Myth: Premium CTV ad inventory isn’t sold programmatically.
Programmatic has a reputation for referring to remnant inventory, which would appear to be antithetical to TV-quality ad time. But, despite being a computer-based method of buying, programmatic is not so binary.
TV networks and streaming-only sellers like Amazon, Roku and streaming pay-TV provider FuboTV make their top-shelf CTV inventory available for programmatic purchase. Usually, this takes the form of programmatic guaranteed (PG) and private marketplace (PMP) deals so sellers can maintain some scarcity and not open themselves up to the lowest bidder in the programmatic open auction. “Programmatic, when it’s done directly, that’s the majority of what we see from a CTV perspective,” said Diana Horowitz, svp of ad sales at FuboTV.
But these top-tier ad sellers do also open up their premium CTV inventory to the programmatic open auction when private programmatic buyers have not snatched it up.
“There’s a lot of premium inventory that the networks are saying is only available [via traditional direct deals] or PG, and we get reports back from our programmatic buys that tell us the opposite. There’s a decent amount of premium inventory available through PMP or the open exchange,” said one agency executive.
Myth: Ad viewability is not an issue in CTV.
The question of an ad’s viewability — whether enough of it appeared onscreen for a long enough period of time for a person to notice it — would not seem to apply to CTV where ads are typically given 100% share of voice and 100% of the TV screen real estate when they run.

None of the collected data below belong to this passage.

[config.mk]
export PLATFORM = sky130hd
export DESIGN_NAME = ihpq_ram
export DESIGN_NICKNAME = d
export VERILOG_FILES = /design/src/sv/ihpq_ram.sv
export SDC_FILE = /design/constraint.sdc
export NUM_CORES = 1
export LEC_CHECK = 0
export ABC_AREA = 0
export BUFFER_PORTS_ARGS = -buffer_cell sky130_fd_sc_hd__buf_2
export CAP_MARGIN = 25
export CORE_MARGIN = 2
export CORE_UTILIZATION = 62
export CTS_CLUSTER_SIZE = 20
export DETAILED_ROUTE_END_ITERATION = 10
export GPL_ROUTABILITY_DRIVEN = 0
export GPL_TIMING_DRIVEN = 0
export HOLD_SLACK_MARGIN = 0.06
export PLACE_DENSITY = 0.79
export SYNTH_ARGS = -nofsm -noshare
export SYNTH_HDL_FRONTEND = slang
export SYNTH_SLANG_ARGS = --single-unit
[constraint.sdc]
create_clock -name clock -period 2.5 [get_ports clock]
set_clock_uncertainty 0.15 [all_clocks]
set_input_delay 0.125 -clock clock [delete_from_list [all_inputs] [get_ports clock]]
set_output_delay 0.125 -clock clock [all_outputs]
set_load 0.02 [all_outputs]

And yet there are situations where an ad may run but not be viewable.
According to an announcement by ad verification firm DoubleVerify published in February, one in four top CTV “environments continued to play programming content — including recording ad impressions — after the television was turned off.”

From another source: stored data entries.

`src/rtl/smt_ram.sv`:
```
`default_nettype none

module smt_ram #(
  parameter int WIDTH = 8,
  parameter int DEPTH = 16
) (
  input  wire logic                     clk,
  input  wire logic                     wr_en,
  input  wire logic [$clog2(DEPTH)-1:0] wr_addr,
  input  wire logic [WIDTH-1:0]         wr_data,
  input  wire logic                     rd_en,
  input  wire logic [$clog2(DEPTH)-1:0] rd_addr,
  output logic      [WIDTH-1:0]         rd_data
);

  logic [WIDTH-1:0] mem [DEPTH];

  always_ff @(posedge clk) begin
    if (wr_en) begin
      mem[wr_addr] <= wr_data;
    end
    if (rd_en) begin
      rd_data <= mem[rd_addr];
    end
  end

endmodule

`default_nettype wire

```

Dave Morgan, CEO of TV ad targeting firm Simulmedia, likened the issue of CTV programming and ads continuing to play after a TV has been turned off to instances when web pages running in the background automatically refresh and serve up new ad impressions despite not being the tab displayed on a person’s computer screen. “This idea that we actually have a more accountable world [in CTV], we haven’t solved that,” he said. “You can have campaigns where 25% of the units were delivered when the screen is off. That doesn’t mean it’s all [CTV] ads in the whole market, but those kinds of things are happening.”

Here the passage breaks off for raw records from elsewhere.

**src/rtl/nmtc_pkg.sv**
```systemverilog
// Shared constants, types and helper functions for the mode truncation block.
package nmtc_pkg;

   // Default limits, overridable at the top level
   localparam int DEF_MAX_SMALL = 256;
   localparam int DEF_MAX_LARGE = 1024;
   localparam int DEF_MAX_DIMS  = 3;

   // Item commands
   localparam logic CMD_LOAD   = 1'b0;
   localparam logic CMD_SAMPLE = 1'b1;

   // Table selects
   localparam logic [1:0] SEL_X = 2'd0;
   localparam logic [1:0] SEL_Y = 2'd1;
   localparam logic [1:0] SEL_Z = 2'd2;

   // Register indexes
   localparam logic [3:0] CSR_NUM_DIMS   = 4'd0;
   localparam logic [3:0] CSR_MODE_ORDER = 4'd1;
   localparam logic [3:0] CSR_SMALL_X    = 4'd2;
   localparam logic [3:0] CSR_SMALL_Y    = 4'd3;
   localparam logic [3:0] CSR_SMALL_Z    = 4'd4;
   localparam logic [3:0] CSR_LARGE_X    = 4'd5;
   localparam logic [3:0] CSR_LARGE_Y    = 4'd6;
   localparam logic [3:0] CSR_LARGE_Z    = 4'd7;

   // Q8.24 rounding and magnitude limits
   localparam logic [31:0] ROUND_HALF = 32'h0080_0000;
   localparam logic [31:0] MAG_MAX    = 32'hFFFF_FFFF;
   localparam logic [31:0] POS_LIMIT  = 32'h007F_FFFF;
   localparam logic [31:0] NEG_LIMIT  = 32'h0080_0000;
   localparam logic [23:0] OUT_MAX    = 24'h7F_FFFF;
   localparam logic [23:0] OUT_MIN    = 24'h80_0000;

   // Magnitude of one sample part while it is scaled
   typedef struct packed {
      logic [31:0] mag;
      logic        over;
   } mag_type;

   // Per-dimension values derived from the size registers
   typedef struct packed {
      logic [10:0] grid;   // effective fine size
      logic [8:0]  n;      // effective retained count
      logic [7:0]  neg;    // negative modes
      logic [8:0]  nn;     // non-negative modes
      logic [10:0] lmn;    // first fine position of the negative range
   } dim_cfg_type;

   // Result of mapping one coordinate
   typedef struct packed {
      logic       keep;
      logic [7:0] idx;
      logic [8:0] pos;
   } map_type;

   // Saturated output part
   typedef struct packed {
      logic [23:0] val;
      logic        clip;
   } sat_type;

   function automatic dim_cfg_type derive_dim(logic [8:0] small_n, logic [10:0] large_n,
                                              int max_small, int max_large);
      dim_cfg_type r;
      logic [8:0]  n1;
      r.grid = (32'(large_n) > max_large) ? 11'(max_large) : large_n;
      n1     = (32'(small_n) > max_small) ? 9'(max_small) : small_n;
      r.n    = ({2'b00, n1} > r.grid) ? r.grid[8:0] : n1;
      r.neg  = r.n[8:1];
      r.nn   = r.n - {1'b0, r.neg};
      r.lmn  = r.grid - {3'b000, r.neg};
      return r;
   endfunction

   function automatic map_type map_dim(logic [9:0] c, dim_cfg_type d, logic fft_order);
      map_type    r;
      logic [10:0] c11;
      logic       low;
      logic       high;
      logic [7:0] i;
      c11   = {1'b0, c};
      low   = c11 < {2'b00, d.nn};
      high  = (c11 < d.grid) && (c11 >= d.lmn);
      i     = 8'(c11 - d.lmn);
      r.keep = low | high;
      // negative range reads the table mirrored
      r.idx = low ? c[7:0] : 8'(d.neg - i);
      if (fft_order) begin
         r.pos = low ? {1'b0, c[7:0]} : 9'(d.nn + {1'b0, i});
      end else begin
         r.pos = low ? 9'({1'b0, d.neg} + {1'b0, c[7:0]}) : {1'b0, i};
      end
      return r;
   endfunction

   function automatic sat_type saturate(mag_type m, logic neg);
      sat_type r;
      if (neg) begin
         r.clip = m.over | (m.mag > NEG_LIMIT);
         r.val  = r.clip ? OUT_MIN : 24'(24'd0 - m.mag[23:0]);
      end else begin
         r.clip = m.over | (m.mag > POS_LIMIT);
         r.val  = r.clip ? OUT_MAX : m.mag[23:0];
      end
      return r;
   endfunction

endpackage

```
**src/rtl/nmtc_scale.sv**
```systemverilog
// One scaling stage: both sample parts times one Q8.24 factor, rounded, saturated.
module nmtc_scale import nmtc_pkg::*; (
   input  logic        clock,
   input  logic        en,
   input  logic        use_dim,
   input  logic [31:0] fac,
   input  mag_type     re_src,
   input  mag_type     im_src,
   output mag_type     re_res,
   output mag_type     im_res
);

   mag_type re_in, im_in;
   mag_type re_ff, im_ff;

   function automatic mag_type mul_round(mag_type m, logic [31:0] f);
      logic [63:0] prod;
      logic [39:0] q;
      mag_type     r;
      prod   = {32'd0, m.mag} * {32'd0, f} + {32'd0, ROUND_HALF};
      q      = prod[63:24];
      r.over = m.over | (|q[39:32]);
      r.mag  = (|q[39:32]) ? MAG_MAX : q[31:0];
      return r;
   endfunction

   // unused dimension passes the magnitude through
   always_comb begin
      re_in = use_dim ? mul_round(re_src, fac) : re_src;
      im_in = use_dim ? mul_round(im_src, fac) : im_src;
   end

   always_ff @(posedge clock) begin
      if (en) begin
         re_ff <= re_in;
         im_ff <= im_in;
      end
   end

   assign re_res = re_ff;
   assign im_res = im_ff;

endmodule

```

Myth: CTV’s transparency problem is a technical issue.
For years, advertisers and their agencies have complained about CTV’s relative lack of transparency compared to traditional TV. On traditional TV, advertisers can know the exact show that carried an ad, whereas on CTV, their insights typically are confined to which streaming app or channel on a free, ad-supported streaming TV service and, at best, the category of programming that carried an ad. However, this issue is not symptomatic of CTV’s ad infrastructure still being developed.
“Yes, it’s a problem, but it shouldn’t be,” said a second agency executive. “It’s not a technical limitation. It’s a partner-providing limitation, as this is something that can be provided, but we need partners to have that as a standard way of working on what information is passed back in the bid streams.”
Myth: CTV and OTT are the same thing.
This may be more misnomer than myth, but it makes the list because people continue to use CTV and OTT as if they are interchangeable terms. They are not. CTV refers to the type of device on which someone may stream a show, movie or video — a TV connected to the internet — whereas OTT refers to the method of making a show, movie or video available to stream.
Even with that distinction, OTT is an outdated term that originated in the early 2000s as a label for TV networks making their programming available to access without need of a set-top box — that is, “over the top” — or a satellite dish. Two decades later, the acronym can be retired and replaced with a term that everyone can understand and already uses: “streaming.”